Bonjour,
Je me permets d'intervenir avant que Miss MAM ne vienne ajouter des précisions.
Donc, uniquement avec les éléméments que Karto nous a décrits.
Il ne faut pas oublier que la principale intéressée est médecin et qu'en conséquence elle est capable d'évaluer son état et la nécessité d'une évacuation en urgence pour raison médicale.
Karto avait tenu le même raisonnement ...

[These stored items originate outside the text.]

Background: an optimization exercise with open tools, aiming at small area. Do not read the settings as production practice. Function was checked by simulation only, so behaviour that the tests miss may differ from the original. Power and IR drop assume default switching activity.

==> run a <==
==> flow/design.v <==
module regfile_wb #(
    parameter int DATA_W = 32
) (
    input  logic              clk,
    input  logic              rst,
    input  logic              we,
    input  logic [4:0]        waddr,
    input  logic [DATA_W-1:0] wdata,
    input  logic [4:0]        raddr1,
    input  logic [4:0]        raddr2,
    output logic [DATA_W-1:0] rdata1,
    output logic [DATA_W-1:0] rdata2,
    output logic [15:0]       wr_count,
    output logic [4:0]        last_waddr
);
    logic [DATA_W-1:0] regs [1:31];
    logic [DATA_W-1:0] regs_d [1:31];
    logic [31:1]       valid;
    logic              commit;
    logic [31:1]       wsel, wsel_n;
    assign commit = we && (waddr != 5'd0);
    always_comb begin
        for (int i = 1; i < 32; i++) begin
            wsel[i]   = commit && (waddr == 5'(i));
            wsel_n[i] = !we || (waddr != 5'(i));
        end
    end
    for (genvar i = 1; i < 32; i++) begin : g_row
        for (genvar b = 0; b < DATA_W; b++) begin : g_bit
            regfile_wb_hold u_hold (
                .wr(wsel[i]), .keep(wsel_n[i]), .wdata(wdata[b]), .q(regs[i][b]), .d(regs_d[i][b])
            );
        end
    end
    always_ff @(posedge clk) begin
        for (int i = 1; i < 32; i++) regs[i] <= regs_d[i];
    end
    always_ff @(posedge clk) begin
        if (rst) begin
            valid      <= '0;
            wr_count   <= '0;
            last_waddr <= '0;
        end else begin
            valid <= valid | wsel;
            if (commit) begin
                wr_count   <= wr_count + 16'd1;
                last_waddr <= waddr;
            end
        end
    end
    logic        hit1, hit2;
    logic [31:1] rsel1, rsel2;
    assign hit1 = commit && (raddr1 == waddr);
    assign hit2 = commit && (raddr2 == waddr);
    always_comb begin
        for (int i = 1; i < 32; i++) begin
            rsel1[i] = (raddr1 == 5'(i)) && valid[i] && !wsel[i];
            rsel2[i] = (raddr2 == 5'(i)) && valid[i] && !wsel[i];
        end
    end
    logic [32*DATA_W-1:0] rd_terms;
    assign rd_terms[DATA_W-1:0] = wdata;
    for (genvar i = 1; i < 32; i++) begin : g_terms
        assign rd_terms[i*DATA_W +: DATA_W] = regs[i];
    end
    regfile_wb_rdsel #(.DATA_W(DATA_W)) u_rd1 (
        .sel({rsel1, hit1}), .terms(rd_terms), .y(rdata1)
    );
    regfile_wb_rdsel #(.DATA_W(DATA_W)) u_rd2 (
        .sel({rsel2, hit2}), .terms(rd_terms), .y(rdata2)
    );
endmodule
module regfile_wb_hold (
    input  logic wr,
    input  logic keep,
    input  logic wdata,
    input  logic q,
    output logic d
);
    assign d = (wr & wdata) | (keep & q);
endmodule
module regfile_wb_ao3n (
    input  logic [2:0] sel,
    input  logic [2:0] d,
    output logic       yn
);
    assign yn = !(|(sel & d));
endmodule
module regfile_wb_ao2n (
    input  logic [1:0] sel,
    input  logic [1:0] d,
    output logic       yn
);
    assign yn = !(|(sel & d));
endmodule
module regfile_wb_rdsel #(
    parameter int DATA_W = 32
) (
    input  logic [31:0]          sel,
    input  logic [32*DATA_W-1:0] terms,
    output logic [DATA_W-1:0]    y
);
    for (genvar b = 0; b < DATA_W; b++) begin : g_bit
        logic [31:0] d;
        logic [10:0] pn;
        for (genvar t = 0; t < 32; t++) begin : g_t
            assign d[t] = terms[t*DATA_W + b];
        end
        for (genvar g = 0; g < 10; g++) begin : g_grp
            regfile_wb_ao3n u_ao (.sel(sel[3*g +: 3]), .d(d[3*g +: 3]), .yn(pn[g]));
        end
        regfile_wb_ao2n u_ao2 (.sel(sel[31:30]), .d(d[31:30]), .yn(pn[10]));
        assign y[b] = !(&pn);
    end
endmodule
Context: an optimization exercise on an open-source flow, tuned for a short achievable clock period and few clock cycles. The choices shown serve that exercise and are no tape-out recipe.
The RTL was checked by simulation tests, not by an equivalence proof against the original design.
Power figures rest on the tool's default switching activity, not on a simulated workload.

===== design/flow/config.mk =====
export PLATFORM = sky130hd
export DESIGN_NAME = ipc_rendezvous_scheduler
export DESIGN_NICKNAME = ipc_rendezvous_scheduler
export VERILOG_FILES = /design/flow/design.v
export SDC_FILE = /design/flow/constraint.sdc
export NUM_CORES = 4
export LEC_CHECK = 0
export ABC_CLOCK_PERIOD_IN_PS = 2500
export CAP_MARGIN = 30
export CORE_MARGIN = 2
export CORE_UTILIZATION = 40
export SETUP_SLACK_MARGIN = 3.0
export SLEW_MARGIN = 30

===== design/flow/constraint.sdc =====
create_clock -name core_clock -period 6.0 [get_ports {clk_i}]
set_input_delay 1.2000 -clock core_clock [delete_from_list [all_inputs] [get_ports {clk_i}]]
set_output_delay 1.2000 -clock core_clock [all_outputs]
set_load 0.01 [all_outputs]

===== design/flow/design.v =====
package irs_pkg;
  localparam int unsigned PID_W  = 4;
  localparam int unsigned LINK_W = 5;
  localparam int unsigned TAG_W  = 16;
  localparam int unsigned TICK_W = 8;
  typedef enum logic [2:0] {
    CMD_SEND  = 3'd0,
    CMD_RECV  = 3'd1,
    CMD_SCHED = 3'd2,
    CMD_POST  = 3'd3,
    CMD_LOAD  = 3'd4,
    CMD_TICK  = 3'd5
  } cmd_e;
  localparam logic [2:0] STS_DELIVERED = 3'd0;
  localparam logic [2:0] STS_BLOCKED   = 3'd1;
  localparam logic [2:0] STS_DEADLOCK  = 3'd2;
  localparam logic [2:0] STS_INT       = 3'd3;
  localparam logic [2:0] STS_DONE      = 3'd4;
  localparam logic [2:0] STS_IDLE_ALL  = 3'd5;
  localparam logic [1:0] PS_RUN  = 2'd0;
  localparam logic [1:0] PS_SEND = 2'd1;
  localparam logic [1:0] PS_RECV = 2'd2;
  localparam logic [LINK_W-1:0] PEER_ANY = 5'd16;
  localparam logic [LINK_W-1:0] PEER_INT = 5'd17;
  localparam logic [LINK_W-1:0] NO_LINK  = 5'd16;
  typedef struct packed {
    logic [1:0]        proc_state;
    logic [PID_W-1:0]  send_target;
    logic [LINK_W-1:0] recv_source;
    logic              int_pending;
    logic [LINK_W-1:0] queue_head;
    logic [LINK_W-1:0] queue_next;
    logic [TAG_W-1:0]  buffer_tag;
    logic [TICK_W-1:0] tick_left;
    logic [TICK_W-1:0] prio;
  } rec_t;
  localparam rec_t REC_RESET = {
    PS_RUN, {PID_W{1'b0}}, {LINK_W{1'b0}}, 1'b0,
    NO_LINK, NO_LINK, {TAG_W{1'b0}}, {TICK_W{1'b0}}, {TICK_W{1'b0}}
  };
endpackage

Ben, je ne suis pas d'accord.
Même en état normal un toubib peut se tromper de diagnostic. Ce n 'est pas pour rien que l'on passe parfois toute une batterie de test -sanguins et autres - pour confirmer ou infirmer des hypothèses.
Ici, pour ce que je retiens du récit de Karto, la miss n'était pas dans son état normal, mais dans un état général manifestement dégradé et qui n'allait pas en s'améliorant.
Si j'avais été à la place de Karto, neuf chances sur dix que j'aurais agi comme lui : "On est presque arrivé ... allez encore un petit effort et on y est. Et d'ailleurs je vais la surveiller de prêt, je serai là pour ratrapper". Personne n'aime appeler au secours pour un mal incertain, personne n'a envie de passer pour un hurluberlu, moi le premier.
Mais, à froid, je pense qu'il aurait été plus sage d'appeler les secours, plutôt que de risquer un malaise sérieux ou une mauvaise chute dans ces 200 m de descente plus délicate.
Les secouristes, pourquoi ont-ils choisi ce métier, hein pourquoi?
La réponse est simple : parce que cela leur plaît, les interventions!
Un jour "sans", c'est pas drôle, pour eux ... (Témoignage de l'un d'entre eux, recueilli en direct).